EXERCISE PROMPT> Once the line with "route.detailed.drc = 0" is found in the entries below, repeat it and each following line exactly, up to and including the line with "final.setup_skew_ps = 8.70". Add no other lines.

Saved data entries
────────────────────────────────────────

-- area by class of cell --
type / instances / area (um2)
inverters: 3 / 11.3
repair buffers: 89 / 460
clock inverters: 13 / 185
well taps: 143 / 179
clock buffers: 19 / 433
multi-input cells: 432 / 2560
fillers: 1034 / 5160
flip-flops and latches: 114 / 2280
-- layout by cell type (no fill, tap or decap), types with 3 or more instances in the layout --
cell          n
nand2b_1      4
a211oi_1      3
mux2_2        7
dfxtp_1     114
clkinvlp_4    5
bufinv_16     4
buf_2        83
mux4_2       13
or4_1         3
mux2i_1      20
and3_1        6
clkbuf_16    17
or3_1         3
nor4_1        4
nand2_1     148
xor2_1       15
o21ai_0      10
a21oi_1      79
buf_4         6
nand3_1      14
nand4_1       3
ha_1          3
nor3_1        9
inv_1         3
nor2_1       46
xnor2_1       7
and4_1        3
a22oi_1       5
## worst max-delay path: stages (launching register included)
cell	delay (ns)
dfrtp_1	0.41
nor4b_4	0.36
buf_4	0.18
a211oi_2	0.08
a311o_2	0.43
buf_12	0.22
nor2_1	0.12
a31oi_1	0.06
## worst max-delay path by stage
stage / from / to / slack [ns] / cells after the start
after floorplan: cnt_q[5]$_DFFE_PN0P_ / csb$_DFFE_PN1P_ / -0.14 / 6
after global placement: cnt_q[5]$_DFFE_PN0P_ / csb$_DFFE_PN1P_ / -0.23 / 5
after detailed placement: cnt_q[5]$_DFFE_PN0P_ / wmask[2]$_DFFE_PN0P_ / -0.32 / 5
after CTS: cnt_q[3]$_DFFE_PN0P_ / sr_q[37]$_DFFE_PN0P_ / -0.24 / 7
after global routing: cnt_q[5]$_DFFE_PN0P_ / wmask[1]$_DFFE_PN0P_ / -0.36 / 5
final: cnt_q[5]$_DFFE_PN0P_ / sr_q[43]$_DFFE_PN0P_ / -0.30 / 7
==> src/rtl/seg7_pkg.sv <==
// seg7_pkg
// Shared constants for the multiplexed 7-segment display controller.
//   - Segment bit positions inside the 8-bit pattern (a..g, dp).
//   - 16-entry hex -> segment glyph table, active-high, bit0 = a ... bit6 = g.
//   - Width helpers used to size counters from parameters.
package seg7_pkg;

  localparam int SEG_A  = 0;
  localparam int SEG_B  = 1;
  localparam int SEG_C  = 2;
  localparam int SEG_D  = 3;
  localparam int SEG_E  = 4;
  localparam int SEG_F  = 5;
  localparam int SEG_G  = 6;
  localparam int SEG_DP = 7;

  // Entry n is the glyph for hex digit n (entry 15 is listed first).
  localparam logic [15:0][6:0] SEG_HEX = {
    7'h71, 7'h79, 7'h5E, 7'h39, 7'h7C, 7'h77, 7'h6F, 7'h7F,
    7'h07, 7'h7D, 7'h6D, 7'h66, 7'h4F, 7'h5B, 7'h06, 7'h3F
  };

  // Bits needed to index n items (0..n-1); never narrower than one bit.
  function automatic int width_of(input int n);
    if (n <= 1) begin
      return 1;
    end else begin
      return $clog2(n);
    end
  endfunction

endpackage

==> src/rtl/seg7_hex_decode.sv <==
// seg7_hex_decode
// Combinational glyph generator for one digit.
// Ports:
//   nibble  in  4  hex value to display
//   dp      in  1  decimal point request
//   blank   in  1  suppress segments a..g (leading-zero blanking)
//   pattern out 8  active-high pattern, bit0..6 = a..g, bit7 = dp
module seg7_hex_decode
  import seg7_pkg::*;
(
  input  logic [3:0] nibble,
  input  logic       dp,
  input  logic       blank,
  output logic [7:0] pattern
);

  // Look up the glyph; a blanked digit keeps its decimal point
  always_comb begin
    pattern = 8'h00;
    if (blank) begin
      pattern[SEG_G:SEG_A] = 7'h00;
    end else begin
      pattern[SEG_G:SEG_A] = SEG_HEX[nibble];
    end
    pattern[SEG_DP] = dp;
  end

endmodule

==> src/rtl/seg7_scan_ctrl.sv <==
// seg7_scan_ctrl
// Multiplexed 7-segment scanner with double-buffered writes, leading-zero
// blanking, PWM brightness and a blank guard interval at each dwell start.
// Ports:
//   clk          in   1         system clock
//   rst          in   1         synchronous active-high reset
//   wr_valid     in   1         write request
//   wr_ready     out  1         pending buffer empty
//   wr_data      in   4*DIGITS  hex nibbles, nibble i -> digit i (0 = rightmost)
//   wr_dp        in   DIGITS    decimal point per digit
//   wr_blank_lz  in   1         leading-zero blanking for this write
//   bright       in   BRIGHT_W  brightness, sampled at each dwell start
//   seg7         out  8         a..g in bits 0..6, dp in bit 7
//   seg_cs       out  DIGITS    one-hot digit select
//   frame_done   out  1         pulse during the last cycle of a frame
module seg7_scan_ctrl
  import seg7_pkg::*;
#(
  parameter int CLK_MHZ        = 50,
  parameter int DIGITS         = 4,
  parameter int SCAN_US        = 1000,
  parameter int GUARD_CYC      = CLK_MHZ,
  parameter int BRIGHT_W       = 3,
  parameter int SEG_ACTIVE_LOW = 1,
  parameter int CS_ACTIVE_LOW  = 1
)(
  input  logic                  clk,
  input  logic                  rst,
  input  logic                  wr_valid,
  output logic                  wr_ready,
  input  logic [4*DIGITS-1:0]   wr_data,
  input  logic [DIGITS-1:0]     wr_dp,
  input  logic                  wr_blank_lz,
  input  logic [BRIGHT_W-1:0]   bright,
  output logic [7:0]            seg7,
  output logic [DIGITS-1:0]     seg_cs,
  output logic                  frame_done
);

  localparam int DWELL = CLK_MHZ * SCAN_US;
  localparam int CNT_W = width_of(DWELL);
  localparam int IDX_W = width_of(DIGITS);
  // Wide enough for (bright+1)*DWELL before the shift.
  localparam int ONL_W = BRIGHT_W + CNT_W + 2;

  localparam logic [CNT_W-1:0]  CNT_LAST = CNT_W'(DWELL - 1);
  localparam logic [IDX_W-1:0]  IDX_LAST = IDX_W'(DIGITS - 1);
  localparam logic [7:0]        SEG_OFF  = (SEG_ACTIVE_LOW != 0) ? 8'hFF : 8'h00;
  localparam logic [DIGITS-1:0] CS_OFF   = (CS_ACTIVE_LOW != 0) ? {DIGITS{1'b1}}
                                                                : {DIGITS{1'b0}};

  // Scan state
  logic [CNT_W-1:0]    cnt_q, cnt_d;
  logic [IDX_W-1:0]    idx_q, idx_d;
  logic [BRIGHT_W-1:0] bright_q, bright_d;
  logic                frame_end_s;

  // Write buffers
  logic [4*DIGITS-1:0] pend_data_q, pend_data_d;
  logic [DIGITS-1:0]   pend_dp_q, pend_dp_d;
  logic                pend_lz_q, pend_lz_d;
  logic                pend_full_q, pend_full_d;
  logic [4*DIGITS-1:0] disp_data_q, disp_data_d;
  logic [DIGITS-1:0]   disp_dp_q, disp_dp_d;
  logic                disp_lz_q, disp_lz_d;
  logic                wr_ready_q, wr_ready_d;

  // Output path
  logic [ONL_W-1:0]    on_len_s;
  logic                window_s;
  logic [DIGITS-1:0]   blank_s;
  logic                seen_nz_s;
  logic [3:0]          nib_s;
  logic                dp_s;
  logic                blk_s;
  logic [7:0]          pat_s;
  logic [DIGITS-1:0]   cs_onehot_s;
  logic [7:0]          seg7_q, seg7_d;
  logic [DIGITS-1:0]   seg_cs_q, seg_cs_d;
  logic                frame_done_q, frame_done_d;

  // Dwell counter and digit index; the frame ends on the last digit's last cycle
  always_comb begin
    cnt_d       = cnt_q;
    idx_d       = idx_q;
    frame_end_s = 1'b0;
    if (cnt_q == CNT_LAST) begin
      cnt_d = {CNT_W{1'b0}};
      if (idx_q == IDX_LAST) begin
        idx_d       = {IDX_W{1'b0}};
        frame_end_s = 1'b1;
      end else begin
        idx_d = idx_q + IDX_W'(1);
      end
    end else begin
      cnt_d = cnt_q + CNT_W'(1);
    end
    // Registered from next state so the pulse lines up with the last cycle itself
    frame_done_d = (idx_d == IDX_LAST) && (cnt_d == CNT_LAST);
  end

  // Brightness is taken live at cnt 0 and held for the rest of the dwell
  always_comb begin
    if (cnt_q == {CNT_W{1'b0}}) begin
      bright_d = bright;
    end else begin
      bright_d = bright_q;
    end
    on_len_s = ((ONL_W'(bright_d) + ONL_W'(1)) * ONL_W'(DWELL)) >> BRIGHT_W;
    window_s = (ONL_W'(cnt_q) >= ONL_W'(GUARD_CYC)) && (ONL_W'(cnt_q) < on_len_s);
  end

  // Pending/display double buffer: transfer only at a frame boundary
  always_comb begin
    pend_data_d = pend_data_q;
    pend_dp_d   = pend_dp_q;
    pend_lz_d   = pend_lz_q;
    pend_full_d = pend_full_q;
    disp_data_d = disp_data_q;
    disp_dp_d   = disp_dp_q;
    disp_lz_d   = disp_lz_q;
    // wr_ready_q implies the pending buffer is empty, so these never collide
    if (frame_end_s && pend_full_q) begin
      disp_data_d = pend_data_q;
      disp_dp_d   = pend_dp_q;
      disp_lz_d   = pend_lz_q;
      pend_full_d = 1'b0;
    end else if (wr_valid && wr_ready_q) begin
      pend_data_d = wr_data;
      pend_dp_d   = wr_dp;
      pend_lz_d   = wr_blank_lz;
      pend_full_d = 1'b1;
    end else begin
      pend_full_d = pend_full_q;
    end
    wr_ready_d = ~pend_full_d;
  end

  // Blank zero digits from the most significant end down to the first nonzero one
  always_comb begin
    seen_nz_s = 1'b0;
    blank_s   = {DIGITS{1'b0}};
    for (int i = DIGITS - 1; i >= 0; i--) begin
      if (disp_data_q[4*i +: 4] != 4'h0) begin
        seen_nz_s = 1'b1;
      end else begin
        seen_nz_s = seen_nz_s;
      end
      if (i == 0) begin
        blank_s[i] = 1'b0;
      end else begin
        blank_s[i] = disp_lz_q & ~seen_nz_s;
      end
    end
  end

  // Select the digit being scanned
  always_comb begin
    nib_s       = disp_data_q[{idx_q, 2'b00} +: 4];
    dp_s        = disp_dp_q[idx_q];
    blk_s       = blank_s[idx_q];
    cs_onehot_s = DIGITS'(1'b1) << idx_q;
  end

  seg7_hex_decode u_decode (
    .nibble  (nib_s),
    .dp      (dp_s),
    .blank   (blk_s),
    .pattern (pat_s)
  );

  // Gate by the PWM window, then apply output polarity (XOR with the idle level)
  always_comb begin
    if (window_s) begin
      seg7_d   = pat_s ^ SEG_OFF;
      seg_cs_d = cs_onehot_s ^ CS_OFF;
    end else begin
      seg7_d   = SEG_OFF;
      seg_cs_d = CS_OFF;
    end
  end

  // State and output registers
  always_ff @(posedge clk) begin
    if (rst) begin
      cnt_q        <= {CNT_W{1'b0}};
      idx_q        <= {IDX_W{1'b0}};
      bright_q     <= {BRIGHT_W{1'b0}};
      pend_data_q  <= {(4*DIGITS){1'b0}};
      pend_dp_q    <= {DIGITS{1'b0}};
      pend_lz_q    <= 1'b0;
      pend_full_q  <= 1'b0;
      disp_data_q  <= {(4*DIGITS){1'b0}};
      disp_dp_q    <= {DIGITS{1'b0}};
      disp_lz_q    <= 1'b0;
      wr_ready_q   <= 1'b0;
      seg7_q       <= SEG_OFF;
      seg_cs_q     <= CS_OFF;
      frame_done_q <= 1'b0;
    end else begin
      cnt_q        <= cnt_d;
      idx_q        <= idx_d;
      bright_q     <= bright_d;
      pend_data_q  <= pend_data_d;
      pend_dp_q    <= pend_dp_d;
      pend_lz_q    <= pend_lz_d;
      pend_full_q  <= pend_full_d;
      disp_data_q  <= disp_data_d;
      disp_dp_q    <= disp_dp_d;
      disp_lz_q    <= disp_lz_d;
      wr_ready_q   <= wr_ready_d;
      seg7_q       <= seg7_d;
      seg_cs_q     <= seg_cs_d;
      frame_done_q <= frame_done_d;
    end
  end

  assign wr_ready   = wr_ready_q;
  assign seg7       = seg7_q;
  assign seg_cs     = seg_cs_q;
  assign frame_done = frame_done_q;

endmodule

==> config.mk <==
export PLATFORM = sky130hd
export DESIGN_NAME = seg7_scan_ctrl
export DESIGN_NICKNAME = d
export VERILOG_FILES = /design/src/rtl/seg7_pkg.sv /design/src/rtl/seg7_hex_decode.sv /design/src/rtl/seg7_scan_ctrl.sv
export SDC_FILE = /design/constraint.sdc
export NUM_CORES = 1
export LEC_CHECK = 0
export CORE_ASPECT_RATIO = 0.5
export CORE_MARGIN = 2
export CORE_UTILIZATION = 25
export DETAILED_ROUTE_END_ITERATION = 8
export PLACE_DENSITY_LB_ADDON = 0.25
export SYNTH_ARGS = -nofsm -noshare
export SYNTH_HDL_FRONTEND = slang
export SYNTH_SLANG_ARGS = --single-unit
==> constraint.sdc <==
create_clock -name clk -period 5.6 [get_ports clk]
set_input_delay 1.12 -clock clk [delete_from_list [all_inputs] [get_ports clk]]
set_output_delay 1.12 -clock clk [all_outputs]
set_load 0.01 [all_outputs]
==> impl_metrics.toml <==
[drt]
routed.top_layer = "met4"
routed_wl_um = 10900
routedWlPerCell_um = 13.3
firstDrtPassIters = 4
wl_met3_um = 214
ant_nets = 0
drt-met1-wl_um = 5620
met2_length_um = 4930
route.detailed.drc = 0
vias = 3710
via_per_inst = 4.55
drtIter0Drc = 120

[sta]
min_period_ps = 5240
finalHoldViolCount = 0
final.setup.tns_ps = 0
slew_viol_final = 0
max_freq_ghz = 0.191
slew_headroom = 0.443
fin_crit_sh = 0.936
setup_viol = 0
final.setup_skew_ps = 8.70
worstMarginPinSlew_ps = 835
setup_ws_ps = 361

[power_and_ir_drop]
power_density_nw_per_um2 = 268
ir_drop_v = 0.000135
p_leak_nw = 2.12

[cells_and_area]
utilization = 0.316
antenna_cells = 0
drive_above_1_share = 0.117
layout_common_cells = "114 x nand2_1, 78 x dfxtp_1, 55 x a21oi_1"
layout_commonest_cell = "nand2_1"
nets = 648
instances_no_fill = 816
area_growth_pct = 24.4
design_area_um2 = 5460

[clock_network]
clockRootBuffer = "clkbuf_16"
clkSlewWorstSetupHoldPaths_ps = 60
clock_latency_ps = 340
cts_made_buffers = 9
cts.sinks = 78
cts_buffer_depth = 2
htreeDepth = 3
ctsHoldBuffers = 0
cts_tree = "done"

[placement]
dp_cells = 797
place_hpwl_um = 7980
gpl.final_weighted_congestion = 0.812
pre_cts_ws_ps = -76.5
place_area_um2 = 5140
port_buffers = 40

[yosys]
syn_area_per_cell_um2 = 8.35
syn_nets = 597
synth-edff-count = 0
yosysSeqAreaShare = 0.356
synth_cells = 526
ys_types = 57
synthFlopType = "dfxtp_1"
async_flop_share = 0
ys_seq_elements = 78
synth_warnings = 0
netlist_area_um2 = 4390

[worst_setup_path]
arrival_ps = 5430
cp-end-kind = "flop"
crit_chain = "clkdlybuf4s50_1, mux2_2, ha_1, ha_1, inv_1, fa_1, inv_1, ha_1, and3b_1, o21a_1, o21ai_0, a211oi_1, o21ai_0, xor2_1, ha_1, a21o_1, nand2b_1, o32ai_1, a311oi_4, o211ai_1"
worstSetupStartpointType = "primary input"
cp_slowest_cell = "clkdlybuf4s50_1"
critPathRequiredTime_ps = 5790
path_common_cell = "ha_1"
path_class = "primary input to flop"
crit_path_max_incr_delay_ps = 450
worstPathMaxFanout = 6

[floorplan]
die-area_um2 = 18700
ioPinCount = 41
start_util = 0.254
chipWidth_um = 191
num_rows = 34
core-area_um2 = 17300
die_h_um = 97.7

[status]
status = "completed"

[grt]
grt_pass1_wl_um = 18100
grt_pass1_vias = 3600
grt_usage = 0.120
gr-total-overflow = 0
grt_max_degree = 57
antenna_found_initial = 0

[run]
cap_violations = 0

[min_path]
hold_class = "flop to flop"
-- critical path: cells and delay by family --
family	cells	cell delay, ps
adder cells (fa/ha/maj)	5	1420
multiplexers	1	300
AO/OA/AOI/OAI	8	1550
buffers and inverters	3	570
AND/OR/NAND/NOR	2	280
XOR/XNOR	1	210
-- Yosys cell counts, drive strengths merged, types with 2 or more instances --
library cell	number	area, um^2
nand2	114	428
dfxtp	78	1560
a21oi	55	275
ha	43	538
nor2	39	149
o21ai	19	95.1
inv	16	60.1
xor2	15	131
buf	14	68.8
nand3	14	70.1
clkbuf	13	48.8
nand4	13	96.3
xnor2	10	87.6
mux2i	8	92.6
mux2	7	78.8
nor3	7	40.0
a21o	6	45.0
and3	5	31.3
nor4	5	52.6
a211oi	3	22.5
a31oi	3	18.8
and4	3	26.3
mux4	3	67.6
nand2b	3	18.8
or4	3	22.5
a221oi	2	17.5
a311oi	2	35.0
o211ai	2	15.0
o21a	2	15.0
o31ai	2	20.0
or2	2	12.5
-- report_power, final --
| group | switching (mW) | internal [mW] |
|---|---|---|
| clock network | 0.256 | 0.307 |
| logic | 0.169 | 0.157 |
| registers | 0.00721 | 0.567 |
| total | 0.432 | 1.03 |
### config.mk
export PLATFORM = sky130hd
export DESIGN_NAME = bcd_rtc_core
export DESIGN_NICKNAME = d
export VERILOG_FILES = /design/src/rtl/bcd_rtc_core.sv
export SDC_FILE = /design/constraint.sdc
export NUM_CORES = 1
export LEC_CHECK = 0
export ABC_CLOCK_PERIOD_IN_PS = 6300
export CAP_MARGIN = 40
export CORE_MARGIN = 3
export CORE_UTILIZATION = 55
export DETAILED_ROUTE_END_ITERATION = 7
export HOLD_SLACK_MARGIN = 0.05
export PLACE_DENSITY = 0.88
export SYNTH_ARGS = -nofsm -noshare
export SYNTH_HDL_FRONTEND = slang
export SYNTH_SLANG_ARGS = --single-unit
### constraint.sdc
create_clock -name clk -period 6.3 [get_ports clk]
set_clock_uncertainty 0.1 [all_clocks]
set_input_delay 0.63 -clock clk [delete_from_list [all_inputs] [get_ports clk]]
set_output_delay 0.63 -clock clk [all_outputs]
set_load 0.05 [all_outputs]
## config.mk

```make
export PLATFORM = sky130hd
export DESIGN_NAME = param_universal_shift_register
export DESIGN_NICKNAME = d
export VERILOG_FILES = /design/src/rtl/usr_pkg.sv /design/src/rtl/usr_step_logic.sv /design/src/rtl/param_universal_shift_register.sv
export SDC_FILE = /design/constraint.sdc
export NUM_CORES = 1
export LEC_CHECK = 0
export CELL_PAD_IN_SITES_DETAIL_PLACEMENT = 1
export CELL_PAD_IN_SITES_GLOBAL_PLACEMENT = 1
export CORE_UTILIZATION = 28
export CTS_CLUSTER_DIAMETER = 60
export CTS_CLUSTER_SIZE = 40
export DETAILED_ROUTE_END_ITERATION = 6
export GPL_TIMING_DRIVEN = 0
export PLACE_DENSITY = 0.61
export SLEW_MARGIN = 30
export SYNTH_ARGS = -nofsm -noshare
export SYNTH_HDL_FRONTEND = slang
export SYNTH_HIERARCHICAL = 1
export SYNTH_SLANG_ARGS = --single-unit
```

## constraint.sdc

```tcl
create_clock -name clk -period 4.2 [get_ports clk]
set_input_delay 0.84 -clock clk [delete_from_list [all_inputs] [get_ports clk]]
set_output_delay 0.84 -clock clk [all_outputs]
set_load 0.01 [all_outputs]
```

────────────────────────────────────────

TASK RESPONSE>
route.detailed.drc = 0
vias = 3710
via_per_inst = 4.55
drtIter0Drc = 120

[sta]
min_period_ps = 5240
finalHoldViolCount = 0
final.setup.tns_ps = 0
slew_viol_final = 0
max_freq_ghz = 0.191
slew_headroom = 0.443
fin_crit_sh = 0.936
setup_viol = 0
final.setup_skew_ps = 8.70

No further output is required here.